**Required work:** In the entries below, how many lines hold the string "needed"? Answer with the number only.

[Dataset entries]
═══
## src/logic/cph_params.svh

```systemverilog
// Constants of the channel proxy command handler
// How it works
// - Proxy reached over path type 0x32
// - Accept no-op, sense, jump, identify
// - Identify returns FF, unit type, model
// - Decode setup command codes
// - Decode data command codes
// - Multi-byte fields travel big-endian
// - Unknown command ends with command reject
// - Length mismatch without suppression flags length
// - Suppressed check, short data: check condition
// - Suppressed check, long buffer: accept
// - Revision payload: number, length, options
// - Revisions 0,1 need zero option length
// - Bad revision combination gets command reject
// - Non-transitional device rejects revision 0
// - Non-transitional device rejects transport commands before a select
// - Revision select rejected while a revision is in force
// - Revision cleared when subchannel enabled
// - Transitional device assumes revision 0 implicitly
`ifndef CPH_PARAMS_SVH
`define CPH_PARAMS_SVH

// Basic channel command codes
`define CPH_CMD_NOP 8'h03
`define CPH_CMD_SENSE 8'h04
`define CPH_CMD_JUMP 8'h08
`define CPH_CMD_IDENT 8'hE4
// Transport setup command codes
`define CPH_CMD_VQ_SET 8'h13
`define CPH_CMD_DEV_RESET 8'h33
`define CPH_CMD_QIND_SET 8'h43
`define CPH_CMD_CIND_SET 8'h53
`define CPH_CMD_TIND_SET 8'h73
`define CPH_CMD_REV_SEL 8'h83
// Transport data command codes
`define CPH_CMD_FEAT_RD 8'h12
`define CPH_CMD_FEAT_WR 8'h11
`define CPH_CMD_CFG_RD 8'h22
`define CPH_CMD_CFG_WR 8'h21
`define CPH_CMD_STAT_WR 8'h31
`define CPH_CMD_QLIM_RD 8'h32

// Expected transfer lengths in bytes
`define CPH_LEN_ZERO 16'h0000
`define CPH_LEN_ONE 16'h0001
`define CPH_LEN_IDENT 16'h0100
`define CPH_LEN_SENSE 16'h0020
`define CPH_LEN_VQ_INFO 16'h0020
`define CPH_LEN_VQ_LEGACY 16'h0010
`define CPH_LEN_IND 16'h0008
`define CPH_LEN_THININT 16'h0019
`define CPH_LEN_FEAT 16'h0005
`define CPH_LEN_CFG 16'h0100
`define CPH_LEN_STATUS 16'h0001
`define CPH_LEN_QLIM 16'h0004
`define CPH_LEN_REV_HDR 16'h0004

// Identify answer layout
`define CPH_IDENT_RSVD 8'hFF
`define CPH_IDENT_FILL 8'h00
`define CPH_IDX_RSVD 16'h0000
`define CPH_IDX_CU_HI 16'h0001
`define CPH_IDX_CU_LO 16'h0002
`define CPH_IDX_MODEL 16'h0003

// Channel path type and revision numbers
`define CPH_CHPATH_TYPE 8'h32
`define CPH_REV_NUM_0 16'h0000
`define CPH_REV_NUM_1 16'h0001

`endif

```

## src/logic/cph_pkg.sv

```systemverilog
// Types of the channel proxy command handler
`default_nettype none
package cph_pkg;

  // Ending status of a command
  typedef enum logic [1:0] {ST_OK, ST_CMD_REJECT, ST_INCORRECT_LEN, ST_CHECK_COND} cph_status_t;

  // Selected transport revision
  typedef enum logic [1:0] {REV_UNSET, REV_0, REV_1} cph_rev_t;

  // Command sequencer states
  typedef enum logic [1:0] {FSM_IDLE, FSM_WRITE, FSM_READ, FSM_DONE} cph_fsm_t;

  // All state of the command handler
  typedef struct packed {
    cph_fsm_t fsm;
    logic [7:0] code;
    logic [15:0] count;
    logic sli;
    logic [15:0] expected;
    logic [15:0] moved;
    logic [31:0] hdr;
    logic rej;
    cph_rev_t rev;
    logic en_d;
    logic cmd_ready;
    logic wr_ready;
    logic rd_valid;
    logic [7:0] rd_byte;
    logic pl_valid;
    logic [7:0] pl_byte;
    logic [15:0] pl_wr_index;
    logic done_valid;
    cph_status_t done_status;
    logic commit;
    logic [7:0] commit_code;
    logic [7:0] chpath;
  } cph_regs_t;

endpackage : cph_pkg

`default_nettype wire

```

## src/logic/cph_len_if.sv

```systemverilog
// Interface between sequencer and length checker
`timescale 1ns/100ps
`default_nettype none

interface cph_len_if;
  logic [15:0] count;           // Count given by the channel
  logic [15:0] expected;        // Count the command needs
  logic sli;                    // Length check suppressed
  cph_pkg::cph_status_t status; // Verdict on the lengths

  // Side that asks for a verdict
  modport req (output count, output expected, output sli, input status);
  // Side that judges the lengths
  modport chk (input count, input expected, input sli, output status);
endinterface : cph_len_if

`default_nettype wire

```

## src/logic/cph_len_check.sv

```systemverilog
// Length verdict for a finished data transfer
`timescale 1ns/100ps
`default_nettype none

module cph_len_check (
  cph_len_if.chk lif // Lengths in, verdict out
);

  // Verdict from count, expected count and suppression flag
  always_comb begin
    lif.status = cph_pkg::ST_OK;
    if (!lif.sli) begin
      if (lif.count != lif.expected) begin
        lif.status = cph_pkg::ST_INCORRECT_LEN;
      end
    end else begin
      if (lif.count < lif.expected) begin
        lif.status = cph_pkg::ST_CHECK_COND;
      end
      // long buffer accepted: falls through as OK
    end
  end

endmodule : cph_len_check

`default_nettype wire

```

## src/logic/cph_cmd_handler.sv

```systemverilog
// Channel proxy command decoder and revision sequencer
`timescale 1ns/100ps
`default_nettype none
`include "cph_params.svh"

module cph_cmd_handler #(
  parameter bit TRANSITIONAL = 1'b1,     // Offers legacy revision 0
  parameter logic [15:0] CU_TYPE = 16'hC0DE // Arbitrary control unit type value
) (
  input wire logic ref_clk,                       // System clock, 50 MHz
  input wire logic rst_n,                         // Synchronous reset, active low
  input wire logic subch_enable,                  // Subchannel enabled level
  input wire logic [7:0] dev_model,               // Attached device identifier
  input wire logic cmd_valid,                     // Command offered
  input wire logic [7:0] cmd_code,                // Command code
  input wire logic [15:0] cmd_count,              // Transfer count
  input wire logic cmd_sli,                       // Length check suppressed
  output logic cmd_ready,                         // Ready for a command
  input wire logic wr_valid,                      // Write data byte offered
  input wire logic [7:0] wr_byte,                 // Write data byte
  output logic wr_ready,                          // Write byte taken
  output logic rd_valid,                          // Read data byte present
  output logic [7:0] rd_byte,                     // Read data byte
  input wire logic rd_ready,                      // Read byte taken
  output logic [15:0] pl_index,                   // Next read byte index
  input wire logic [7:0] pl_rd_byte,              // Payload byte at pl_index
  output logic pl_valid,                          // Write byte forwarded
  output logic [7:0] pl_byte,                     // Forwarded write byte
  output logic [15:0] pl_wr_index,                // Index of forwarded byte
  output logic done_valid,                        // Command ended
  output cph_pkg::cph_status_t done_status,       // Ending status
  output logic commit,                            // Apply command effects
  output logic [7:0] commit_code,                 // Code of committed command
  output cph_pkg::cph_rev_t rev_state,            // Selected revision
  output logic [7:0] chpath_type                  // Channel path type
);

  cph_pkg::cph_regs_t r;   // Registered state
  cph_pkg::cph_regs_t n;   // Next state
  cph_len_if lif ();       // Link to length checker

  // Length checker
  cph_len_check u_len_check (
    .lif (lif.chk)
  );

  // Lengths handed to the checker
  assign lif.count = r.count;
  assign lif.expected = r.expected;
  assign lif.sli = r.sli;

  // Identify answer byte at a given index
  function automatic logic [7:0] ident_byte(
    input logic [15:0] idx,
    input logic [7:0] model
  );
    logic [7:0] b;
    b = `CPH_IDENT_FILL;
    if (idx == `CPH_IDX_RSVD) begin
      b = `CPH_IDENT_RSVD;
    end else if (idx == `CPH_IDX_CU_HI) begin
      b = CU_TYPE[15:8];
    end else if (idx == `CPH_IDX_CU_LO) begin
      b = CU_TYPE[7:0];
    end else if (idx == `CPH_IDX_MODEL) begin
      b = model;
    end
    return b;
  endfunction : ident_byte

  // Next-state logic
  always_comb begin
    logic [15:0] lim;       // Bytes to move this command
    logic [15:0] nxt_moved; // Moved count after this cycle
    logic [15:0] exp_len;   // Expected length of a new command
    logic known;            // Code is supported
    logic transport;        // Code is transport specific
    logic is_rd;            // Device sends data
    logic is_wr;            // Device takes data
    logic rej_now;          // Refused at decode
    logic [15:0] rev_num;   // Requested revision
    logic [15:0] opt_len;   // Requested option length
    logic rev_ok;           // Requested revision is offered
    cph_pkg::cph_rev_t eff_rev; // Revision in force for decode
    cph_pkg::cph_status_t fin;  // Final status
    // Never move more bytes than both sides allow
    lim = (r.count < r.expected) ? r.count : r.expected;
    nxt_moved = r.moved;
    exp_len = `CPH_LEN_ZERO;
    known = 1'b1;
    transport = 1'b0;
    is_rd = 1'b0;
    is_wr = 1'b0;
    rej_now = 1'b0;
    rev_num = r.hdr[31:16];
    opt_len = r.hdr[15:0];
    rev_ok = 1'b0;
    eff_rev = r.rev;
    fin = cph_pkg::ST_OK;

    // Defaults: pulses low, state held
    n = r;
    n.done_valid = 1'b0;
    n.commit = 1'b0;
    n.pl_valid = 1'b0;
    // Previous enable level, for edge detection
    n.en_d = subch_enable;
    n.chpath = `CPH_CHPATH_TYPE;

    case (r.fsm)
      // Wait for a command and decode it
      cph_pkg::FSM_IDLE: begin
        n.cmd_ready = 1'b1;
        if (cmd_valid && r.cmd_ready) begin
          n.cmd_ready = 1'b0;
          if (cmd_code == `CPH_CMD_NOP) begin
            exp_len = `CPH_LEN_ZERO;
          end else if (cmd_code == `CPH_CMD_SENSE) begin
            exp_len = `CPH_LEN_SENSE;
            is_rd = 1'b1;
          end else if (cmd_code == `CPH_CMD_JUMP) begin
            exp_len = `CPH_LEN_ZERO;
          end else if (cmd_code == `CPH_CMD_IDENT) begin
            exp_len = `CPH_LEN_IDENT;
            is_rd = 1'b1;
          end else if (cmd_code == `CPH_CMD_VQ_SET) begin
            transport = 1'b1;
            is_wr = 1'b1;
          end else if (cmd_code == `CPH_CMD_DEV_RESET) begin
            transport = 1'b1;
            exp_len = `CPH_LEN_ZERO;
          end else if (cmd_code == `CPH_CMD_QIND_SET) begin
            transport = 1'b1;
            exp_len = `CPH_LEN_IND;
            is_wr = 1'b1;
          end else if (cmd_code == `CPH_CMD_CIND_SET) begin
            transport = 1'b1;
            exp_len = `CPH_LEN_IND;
            is_wr = 1'b1;
          end else if (cmd_code == `CPH_CMD_TIND_SET) begin
            transport = 1'b1;
            exp_len = `CPH_LEN_THININT;
            is_wr = 1'b1;
          end else if (cmd_code == `CPH_CMD_REV_SEL) begin
            transport = 1'b1;
            exp_len = `CPH_LEN_REV_HDR;
            is_wr = 1'b1;
          end else if (cmd_code == `CPH_CMD_FEAT_RD) begin
            transport = 1'b1;
            exp_len = `CPH_LEN_FEAT;
            is_rd = 1'b1;
          end else if (cmd_code == `CPH_CMD_FEAT_WR) begin
            transport = 1'b1;
            exp_len = `CPH_LEN_FEAT;
            is_wr = 1'b1;
          end else if (cmd_code == `CPH_CMD_CFG_RD) begin
            transport = 1'b1;
            exp_len = `CPH_LEN_CFG;
            is_rd = 1'b1;
          end else if (cmd_code == `CPH_CMD_CFG_WR) begin
            transport = 1'b1;
            exp_len = `CPH_LEN_CFG;
            is_wr = 1'b1;
          end else if (cmd_code == `CPH_CMD_STAT_WR) begin
            transport = 1'b1;
            exp_len = `CPH_LEN_STATUS;
            is_wr = 1'b1;
          end else if (cmd_code == `CPH_CMD_QLIM_RD) begin
            transport = 1'b1;
            exp_len = `CPH_LEN_QLIM;
            is_rd = 1'b1;
          end else begin
            known = 1'b0;
          end

          if (!known) begin
            rej_now = 1'b1;
          end else if (transport && (cmd_code == `CPH_CMD_REV_SEL)) begin
            if (r.rev != cph_pkg::REV_UNSET) begin
              rej_now = 1'b1;
            end
          end else if (transport && (r.rev == cph_pkg::REV_UNSET)) begin
            if (TRANSITIONAL) begin
              eff_rev = cph_pkg::REV_0;
            end else begin
              rej_now = 1'b1;
            end
          end

          // Queue location block size follows the revision
          if (cmd_code == `CPH_CMD_VQ_SET) begin
            exp_len = (eff_rev == cph_pkg::REV_1) ? `CPH_LEN_VQ_INFO : `CPH_LEN_VQ_LEGACY;
          end

          // Fresh command: counters and header start empty
          n.code = cmd_code;
          n.count = cmd_count;
          n.sli = cmd_sli;
          n.expected = exp_len;
          n.moved = `CPH_LEN_ZERO;
          n.hdr = '0;
          n.rej = rej_now;
          n.wr_ready = 1'b0;
          if (rej_now) begin
            n.fsm = cph_pkg::FSM_DONE;
          end else begin
            n.rev = eff_rev;
            if (is_wr) begin
              n.fsm = cph_pkg::FSM_WRITE;
            end else if (is_rd) begin
              n.fsm = cph_pkg::FSM_READ;
            end else begin
              n.fsm = cph_pkg::FSM_DONE;
            end
          end
        end
      end

      // Take write bytes until the needed amount has arrived
      cph_pkg::FSM_WRITE: begin
        if (r.wr_ready && wr_valid) begin
          nxt_moved = r.moved + `CPH_LEN_ONE;
          // header shifts in, first byte highest
          n.hdr = {r.hdr[23:0], wr_byte};
          n.pl_valid = 1'b1;
          n.pl_byte = wr_byte;
          n.pl_wr_index = r.moved;
        end
        n.moved = nxt_moved;
        // Bytes past the needed amount stay with the channel
        if (nxt_moved < lim) begin
          n.wr_ready = 1'b1;
        end else begin
          n.wr_ready = 1'b0;
          n.fsm = cph_pkg::FSM_DONE;
        end
      end

      // Present read bytes one at a time
      cph_pkg::FSM_READ: begin
        if (r.rd_valid && rd_ready) begin
          n.rd_valid = 1'b0;
        end
        // Next byte follows at once when the slot is free
        if (!r.rd_valid || rd_ready) begin
          if (r.moved < lim) begin
            n.rd_valid = 1'b1;
            // Identify bytes are built here, all others come from payload logic
            if (r.code == `CPH_CMD_IDENT) begin
              n.rd_byte = ident_byte(r.moved, dev_model);
            end else begin
              n.rd_byte = pl_rd_byte;
            end
            n.moved = r.moved + `CPH_LEN_ONE;
          end else begin
            n.fsm = cph_pkg::FSM_DONE;
          end
        end
      end

      // Settle the ending status and apply the revision
      cph_pkg::FSM_DONE: begin
        if (rev_num == `CPH_REV_NUM_1) begin
          rev_ok = 1'b1;
        end else if (rev_num == `CPH_REV_NUM_0) begin
          rev_ok = TRANSITIONAL;
        end
        // Header checks of a select outrank the length verdict
        if (r.rej) begin
          fin = cph_pkg::ST_CMD_REJECT;
        end else if ((r.code == `CPH_CMD_REV_SEL) && (r.moved == `CPH_LEN_REV_HDR)) begin
          if ((opt_len != `CPH_LEN_ZERO) || !rev_ok) begin
            fin = cph_pkg::ST_CMD_REJECT;
          end else begin
            fin = lif.status;
          end
        end else begin
          fin = lif.status;
        end
        n.done_valid = 1'b1;
        n.done_status = fin;
        n.commit_code = r.code;
        n.commit = (fin == cph_pkg::ST_OK);
        if ((fin == cph_pkg::ST_OK) && (r.code == `CPH_CMD_REV_SEL)) begin
          n.rev = (rev_num == `CPH_REV_NUM_1) ? cph_pkg::REV_1 : cph_pkg::REV_0;
        end
        n.fsm = cph_pkg::FSM_IDLE;
      end

      default: begin
        n.fsm = cph_pkg::FSM_IDLE;
      end
    endcase

    // Kept last so a same-cycle select cannot outlive the enable
    // revision forgotten on enable
    if (subch_enable && !r.en_d) begin
      n.rev = cph_pkg::REV_UNSET;
    end
  end

  // State register
  always_ff @(posedge ref_clk) begin
    if (!rst_n) begin
      r <= '0;
    end else begin
      r <= n;
    end
  end

  // Outputs straight from the state register
  assign cmd_ready = r.cmd_ready;
  assign wr_ready = r.wr_ready;
  assign rd_valid = r.rd_valid;
  assign rd_byte = r.rd_byte;
  assign pl_index = r.moved;
  assign pl_valid = r.pl_valid;
  assign pl_byte = r.pl_byte;
  assign pl_wr_index = r.pl_wr_index;
  assign done_valid = r.done_valid;
  assign done_status = r.done_status;
  assign commit = r.commit;
  assign commit_code = r.commit_code;
  assign rev_state = r.rev;
  assign chpath_type = r.chpath;

endmodule : cph_cmd_handler

`default_nettype wire

```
═══
**Problem solution:** 2